Zu diesem Zweck wurde im Frühjahr 2008 die "BetreuungsInitiative Deutsche Auslands- und PartnerSchulen'' (kurz: BIDS) ins Leben gerufen, an der sich im Rahmen von insgesamt 30 Projekten 57 Hochschulen beteiligen – für 2009 ist die Fortsetzung bereits gesichert.
BIDS unterstützt auf struktureller Ebene das Zusammenwachsen von entsendenden Schulen und aufnehmenden Hochschulen unterschiedlichen Typs, also Universitäten, Technische Universitäten und Fachhochschulen. Die an der BetreuungsInitiative beteiligten Hochschulen trafen sich jetzt in Bonn zu ihrer ersten Jahrestagung.

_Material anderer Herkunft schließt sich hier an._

This design comes from an exercise in tuning for small area and few clock cycles per item on the open sky130 flow, not from production work.
Only simulation tests tie the RTL to the original design; equivalence was not proved.

`flow/config.mk`:
```
export PLATFORM = sky130hd
export DESIGN_NAME = yuv420_crop_rotate_mirror_address
export DESIGN_NICKNAME = yuv420_crop_rotate_mirror_address
export VERILOG_FILES = /design/flow/design.v
export SDC_FILE = /design/flow/constraint.sdc
export NUM_CORES = 4
export LEC_CHECK = 0
export ABC_AREA = 1
export CAP_MARGIN = 20
export CORE_MARGIN = 2
export CORE_UTILIZATION = 40
export CTS_BUF_LIST = sky130_fd_sc_hd__clkbuf_8
export PLACE_DENSITY = 0.75
export SLEW_MARGIN = 20
```
`flow/constraint.sdc`:
```
create_clock -name core_clock -period 6.0 [get_ports {clk}]
set_input_delay 1.2000 -clock core_clock [delete_from_list [all_inputs] [get_ports {clk}]]
set_output_delay 1.2000 -clock core_clock [all_outputs]
set_load 0.01 [all_outputs]
```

Die Vertreter von 28 der insgesamt 30 an der Initiative beteiligten Hochschulen tauschten sich dabei über den bisherigen Verlauf und die Projekte der einzelnen Hochschulen aus. „Die Absolventen Deutscher Auslandsschulen sind eine hochqualifizierte Zielgruppe, die in der Vergangenheit kaum berücksichtigt worden ist“, betonte Dr. Georg Krawietz, Leiter des DAAD-Referats Stipendienprogramm deutsche Auslandsschulen / Initiative „Schulen: Partner der Zukunft". Rund 7.000 Schüler verlassen Deutsche Auslands- oder Sprachdiplomschulen pro Jahr mit der Hochschulzugangsberechtigung und können damit direkt in Deutschland studieren, ohne vorher ein Studienkolleg zu besuchen. Nach Schätzungen studieren aber nur 20 bis 25 Prozent im Laufe ihres Studiums eine Zeit lang in Deutschland.